Anatomy of a Go-Live

oliver · ‎03-15-2012

I was originally planning to write my first blog post on the new SCN about its platform architecture, integration aspects of the landscape, our migration approach and the delivery model. But with the events of the last days I came to the conclusion it would be better to give you some background information on what happened in the last five days.

Sunday

The production system has been live now since middle of December and a small group of beta testers (~1000 SAP Mentors, Moderatos and SAP employees) had been invited to get a first insight and provide feedback. During that time the focus was mostly on the overall performance of the system and getting bugs Twice a week we where doing deployment to the platform and ran delta migration of the latest blog and forum posts published on the old platform. The idea was to have lots of regular small go-lives every week in order to test the process and avoid any surprises for the actual go-live weekend.

The last delta migration ran this Sunday, and beside some specific tasks for this special weekend, we had done the whole procedure many times before. The final switch was to enable the content redirect from the old platform and enable the contributor permission for the community members. Around 5 pm CET the core SAP IT team was in our connect room and we made the switch.I didn't expect any big surprises but it was still a very exciting moment to see the first community members exploring the site. We did the basic checks on the system, watching the traffic and load on the app and DB server, checking the logs but in the end it was still Sunday.

We knew it would be the next morning, when it would get interesting. We all headed home, getting some sleep to be fit for the real traffic.

Monday

And it got interesting. The Indian part of the community was already on the system for about 3-4 hours and with increasing load we saw the servers going down. This was unexpected, because we had done very excessive load tests before. We knew what traffic to expect and our load tests had shown that the system was able to even handle peak situation. What was going wrong?

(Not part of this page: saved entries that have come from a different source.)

==> config.mk <==
export PLATFORM = sky130hd
export DESIGN_NAME = projectile_pool
export DESIGN_NICKNAME = d
export VERILOG_FILES = /design/src/rtl/projectile_pool.sv
export SDC_FILE = /design/constraint.sdc
export NUM_CORES = 1
export LEC_CHECK = 0
export ABC_AREA = 0
export CELL_PAD_IN_SITES_DETAIL_PLACEMENT = 1
export CELL_PAD_IN_SITES_GLOBAL_PLACEMENT = 2
export CORE_AREA = 2 2 119 121
export CTS_BUF_LIST = sky130_fd_sc_hd__clkbuf_8
export DETAILED_ROUTE_END_ITERATION = 7
export DIE_AREA = 0 0 121 123
export GPL_TIMING_DRIVEN = 0
export PLACE_DENSITY_LB_ADDON = 0.3
export SETUP_SLACK_MARGIN = 0.05
export SYNTH_ARGS = -nofsm -noshare
export SYNTH_HDL_FRONTEND = slang
export SYNTH_SLANG_ARGS = --single-unit
==> constraint.sdc <==
create_clock -name clk -period 5.8 [get_ports clk]
set_clock_uncertainty 0.1 [all_clocks]
set_input_delay 1.16 -clock clk [delete_from_list [all_inputs] [get_ports clk]]
set_output_delay 1.16 -clock clk [all_outputs]
set_load 0.02 [all_outputs]
==> src/rtl/projectile_pool.sv <==
`default_nettype none
// ============================================================================
// projectile_pool : N-slot projectile allocator and per-frame mover
// Rev 1.0
// ============================================================================
module projectile_pool #(
  parameter int NUM_SLOTS = 4,
  parameter int DIR_UP    = 1,
  parameter int STEP      = 4,
  parameter int X_OFFSET  = 14,
  parameter int Y_LIMIT   = 470,
  parameter int COOLDOWN  = 8
) (
  input  logic                      clk,
  input  logic                      rst_n,
  input  logic                      frame,
  input  logic                      fire,
  input  logic [9:0]                origin_x,
  input  logic [9:0]                origin_y,
  input  logic [NUM_SLOTS-1:0]      hit,
  output logic [NUM_SLOTS-1:0]      active,
  output logic [10*NUM_SLOTS-1:0]   pos_x,
  output logic [10*NUM_SLOTS-1:0]   pos_y,
  output logic                      fire_ack,
  output logic                      full
);

  localparam int              CD_W     = (COOLDOWN < 2) ? 1 : $clog2(COOLDOWN + 1);
  localparam logic [CD_W-1:0] C_CD_LOAD = CD_W'(COOLDOWN);
  localparam logic [9:0]      C_STEP    = 10'(STEP);
  localparam logic [10:0]     C_LIMIT   = 11'(Y_LIMIT);
  localparam logic [9:0]      C_XOFF    = 10'(X_OFFSET);

  logic [CD_W-1:0]      r_cd;
  logic                 r_ack;
  logic [NUM_SLOTS-1:0] w_sel;
  logic                 w_any_free;
  logic                 w_spawn;

  // Lowest-index idle slot, judged on the registered (pre-cycle) mask.
  always_comb begin
    w_sel      = '0;
    w_any_free = 1'b0;
    for (int i = 0; i < NUM_SLOTS; i++) begin
      if (!active[i] && !w_any_free) begin
        w_sel[i]   = 1'b1;
        w_any_free = 1'b1;
      end
    end
  end

  assign w_spawn = fire && (r_cd == '0) && w_any_free;

  always_ff @(posedge clk or negedge rst_n) begin
    if (!rst_n) begin
      r_cd  <= '0;
      r_ack <= 1'b0;
    end else begin
      r_ack <= w_spawn;
      if (w_spawn)
        r_cd <= C_CD_LOAD;
      else if (frame && (r_cd != '0))
        r_cd <= r_cd - CD_W'(1);
    end
  end

  for (genvar i = 0; i < NUM_SLOTS; i++) begin : g_slot
    logic       r_act;
    logic [9:0] r_x;
    logic [9:0] r_y;
    logic [9:0] w_next_y;
    logic       w_exit;

    if (DIR_UP != 0) begin : g_up
      assign w_exit   = (r_y < C_STEP);
      assign w_next_y = r_y - C_STEP;
    end else begin : g_down
      logic [10:0] w_sum;
      assign w_sum    = {1'b0, r_y} + {1'b0, C_STEP};
      assign w_exit   = (w_sum > C_LIMIT);
      assign w_next_y = r_y + C_STEP;
    end

    // A spawning slot was idle last cycle, so hit/frame cannot touch it here.
    always_ff @(posedge clk or negedge rst_n) begin
      if (!rst_n) begin
        r_act <= 1'b0;
        r_x   <= '0;
        r_y   <= '0;
      end else if (w_spawn && w_sel[i]) begin
        r_act <= 1'b1;
        r_x   <= origin_x + C_XOFF;
        r_y   <= origin_y;
      end else if (r_act) begin
        if (hit[i])
          r_act <= 1'b0;
        else if (frame) begin
          if (w_exit)
            r_act <= 1'b0;
          else
            r_y <= w_next_y;
        end
      end
    end

    assign active[i]          = r_act;
    assign pos_x[10*i +: 10]  = r_x;
    assign pos_y[10*i +: 10]  = r_y;
  end

  assign fire_ack = r_ack;
  assign full     = &active;

endmodule
`default_nettype wire

==> results.md <==
- Status: complete, no violations
- Unique masters post-synth: 54
- Main combinational cell family by area after synthesis: simple AND/OR/NAND/NOR gates
- Clk pin slew, worst setup/hold paths: roughly 0.09 ns
- Syn Inst Count: ~460
- DRC Markers: 0
- Post-Route WL: ~14,000 um
- Setup violators final: 0
- Yosys warnings: 0
- Die ar.: roughly 0.015 mm2
- Synthesized Nets: 490
- Gate power share: 36.1%
- Post-synthesis compound-gate area fraction: 14.4%
- Final ANT Viol Nets: 0
- Num CTS Buffers: 9
- Slowest CP cell: clkdlybuf4s50_1
- All-layer global routing usage: about a fifth
- RSZ-0062 raised after global routing: false
- Layout cells sized above 1: about 8.0%
- Maximum VDD drop: 195 uV
- Clk pwr share: approximately 20%
- Fmax: between 200 and 300 MHz
- Placed Cells: 750
- Worst R2R Start: r_cd[0]
- Rows: 43
- Ports: 114
- Vias: about 3,900
- CP max FO: 10
- Sequential power share: 44.1%
- Fill cell count: 1,600
- Power density over the cells: about 340 mW/mm2
- Leak: roughly 0.0025 uW
- Switching part of the total: between 30% and 40%
- Total power: slightly below 2000 uW
- Initial Util: 31.5%
- FF+latch area: approximately 0.0022 mm2
- Multi-input gate area: approximately 0.0019 mm2
- Critical Path, Cell by Cell: clkbuf_1 > nand3_1 > nor2_1 > clkdlybuf4s50_1
- Placed Area: 0.00567 mm2
- Ys async rst share: between 90% and 100%
- Post-Route Hold Slack: around 0.38 ns
- CP Data Required Time: about 4.5 ns
- Worst EP arrival: approximately 2.2 ns
- CP max stage delay: ~0.66 ns
- Primary FF master, synth: dfrtp_1
- Clk Latency, worst-skew pair: between 0.3 and 0.4 ns
- CTS max path bufs: 2
- CTS tree: done
- Slew headroom: a little under two fifths
- Post-CTS setup buffers: 0
- Synth Area in XOR/XNOR: 2.45%
- Cell area after synthesis: 0.00429 mm2
- Gates resized, CTS repair: 0
- Max-Cap Viols: 0
- Routability cong.: between 0.8 and 0.9
- Final hold vios: 0
- Hold path cells: 2
- Reg-to-reg critical path endpoint: g_slot[0].r_y[5]
- TritonRoute pass-1 iters: 4
- DRT iter0 DRCs: 158
- Final worst path period need: between 3 and 4 ns
- DR WL/cell: 18.0 um
- Design area: about 0.0058 mm2
- Die height: 123 um
- CTS H-Tree Depth: 3
- First-pass GRT wire length: ~22,000 um
- Simple-Gate Fraction of Synth Area: 23.8%
- Ant diodes: 0
- Largest cells by area after synthesis: dfrtp_1 (52%), nand2_1 (9.1%), o21ai_0 (5.5%)
- GRT overflow: 0
- Sequential fraction of the synthesis area: about half
- Leading area contributor after synthesis: dfrtp_1
- Cts hold-fix bufs: 0
- Final #Nets: between 600 and 700
- Vias in the first global route: 4,017
- Critical Path End Type: output pin
- CP startpoint kind: flip-flop
- Share of the synthesized area in the top cell type: approximately half
- Crit Path Class: reg2out
- EDFF count, synth: 0
- Setup_tns: 0 ns
- Internal power: 1240 uW
- Vias per Instance: between 5 and 6
- Mean Syn Cell Area: roughly 9.4 um2
- Area growth, synth to finish: 36.2%
- Register-to-register setup slack: 3.37 ns
- Clk root buf: clkbuf_8
- Min-Delay Startpoint: g_slot[2].r_y[1]
- FF-to-FF path depth: 8
- WHS Endpoint: g_slot[2].r_y[1]
- Slew @ Worst Pin: between 0.9 and 1 ns
- Core region area: between 0.01 and 0.015 mm2
- Count of pins over their slew limit: 0
- PortBufs: roughly 110
- Mux cell area share after synthesis: around 1.2%
- Yosys reg bits: 89
- Die width: 121 um
- Fin crit share: around 60%
- Initial antenna violation count: 0
- Largest net degree at the start of global routing: between 60 and 70
- P_sw: 735 uW
- Worst Hold Class: reg2reg
- Fin cells: ~770
- Detailed placement HPWL: 10,300 um
- Post-Synth Adder-Cell Area: 1.75%
- Clk sinks: just under 90
layout make-up:
type | instances | area share [%]
Clock inverter | 7 | 0.814
Sequential cell | 89 | 38.1
Tap cell | 180 | 3.85
Multi-Input combinational cell | 327 | 32.0
Inverter | 16 | 1.03
Timing Repair Buffer | 114 | 19.8
Buffer | 24 | 2.27
Clock buffer | 9 | 2.12
layer usage:
metal  part of all wire [%]  global-route usage (%)
met1                     47                    25.8
met2                     48                    31.8
met3                    4.6                    4.57
met4                   0.93                    5.09
met5                      0                       0
through the flow:
| stage | setup WS [ns] | util, % |
|---|---|---|
| 3_3_place_gp | 0.0486 | 41.5 |
| 4_1_cts | 2.31 | 42.9 |
| 5_1_grt | 2.15 | 42.9 |
| 3_5_place_dp | 2.46 | 41.7 |
| 2_1_floorplan | 3.30 | - |
| 6_report | 2.34 | 42.9 |
cell families (layout without fill, tap and decap cells):
family          count (synthesis)  after routing
simple gates                  208            208
compound gates                 96             96
flops                          89             89
buf+inv                        40            170
xor+xnor                       12             12
fa+ha+maj                       6              6
mux                             5              5
cell usage in the layout, fill, tap and decap left out, types with 4 or more instances in the layout:
cell / n
clkdlybuf4s50_1: 112
nand2_1: 104
dfrtp_1: 89
o21ai_0: 47
nand3_1: 20
nor2_1: 19
inv_1: 17
nor3_1: 15
buf_2: 13
nand3b_1: 9
clkbuf_8: 9
xnor2_1: 8
a21oi_1: 6
buf_4: 6
o211ai_1: 6
ha_1: 6
clkbuf_1: 5
or3_1: 5
mux2i_1: 5
a221o_1: 5
a31oi_1: 5
xor2_1: 4
and3b_1: 4
worst max-delay path by stage:
stage                         start               end  slack, ns  depth (start not counted)
detailed placement             fire  g_slot[0].r_y[5]       2.46                          7
global placement              rst_n          fire_ack       0.05                          1
global route        g_slot[0].r_act              full       2.15                          4
floorplan                      fire  g_slot[3].r_y[4]       3.30                          6
finish              g_slot[0].r_act              full       2.34                          4
CTS                 g_slot[0].r_act              full       2.31                          4
sequential cells by signal, summed over array words and instances (netlist names):
register and cells:
g_slot.r_y 40, g_slot.r_act 4, fire_ack 1, r_cd 4, g_slot.r_x 40
cells in the mapped netlist, types with 4 or more instances:
cell and n:
nand2_1 104, dfrtp_1 89, o21ai_0 47, nand3_1 20
nor2_1 19, inv_1 16, nor3_1 15, buf_2 13
nand3b_1 9, xnor2_1 8, a21oi_1 6, ha_1 6
o211ai_1 6, a221o_1 5, a31oi_1 5, buf_4 5
clkbuf_1 5, mux2i_1 5, or3_1 5, and3b_1 4
xor2_1 4
critical path, delay by kind of cell (launching register included):
family,cells,cell delay (ns)
buffers and inverters,2,1.00
and+or+nand+nor,2,0.45
DFF,1,0.37
power groups by stage:
stage	Sequential [uW]	Combinational, uW	Clock [uW]
after floorplan	1000	225	0
final	871	712	393
after CTS	873	722	411
after global placement	882	699	0
after detailed placement	885	719	0
after global routing	894	780	432
Note: power is estimated with default switching activity, not from simulation.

We got heap dumps of the dying app servers and found out quickly that a certain widget, which was integrated in basically every content page was the trouble make. The so called MoreLikeThis widget was showing a list of similar content then the one currently shown. In order to identify the similar content object, expensive queries against the meta data of the page was necessary, and this was eating up memory and CPU resources required for the normal site operations. The integration via AJAX did not trigger these queries during our load test and because it was not considered typical end user activity, we did not have it covered in our load test.

Once we had identified the issue and the system was down anyway, we removed the widget and started the app servers again.

The traffic came back and we did not see the system recovering very well. The DB was under permanent load, mostly due to specific long running queries, which where easily identifiable as queries from the "Browse Content" tab each of the space. Even more interesting was that probably 99% of the queries were unique and these could not be properly cached by the DB. The specific design of the content browse functionality is implemented for high load and large tables, in our case ~2.1 million content objects. But the high number of unique queries was what got the DB into trouble, not being able to deliver the results quickly enough and with up to 50 and more request in parallel, the app servers where waiting either for query results or ran into timeouts.

What was happening and why? We knew that we had to expect a very different usage pattern with the new platform. With all the social capabilities we were expecting a much high amount of write accesses, even if it would be simple likes or ratings. We had all of this covered in our load test. What we did not expect was that the users would utilize the content browser for searching content, but this was exactly what happened. The content browser provides abilities to filter by content type (blog posts, discussions, document etc.) but also by custom text entry. Also we had some variants as part of our test suite, we where not prepared to have this high amount of different variants, which made the actual difference performance wise.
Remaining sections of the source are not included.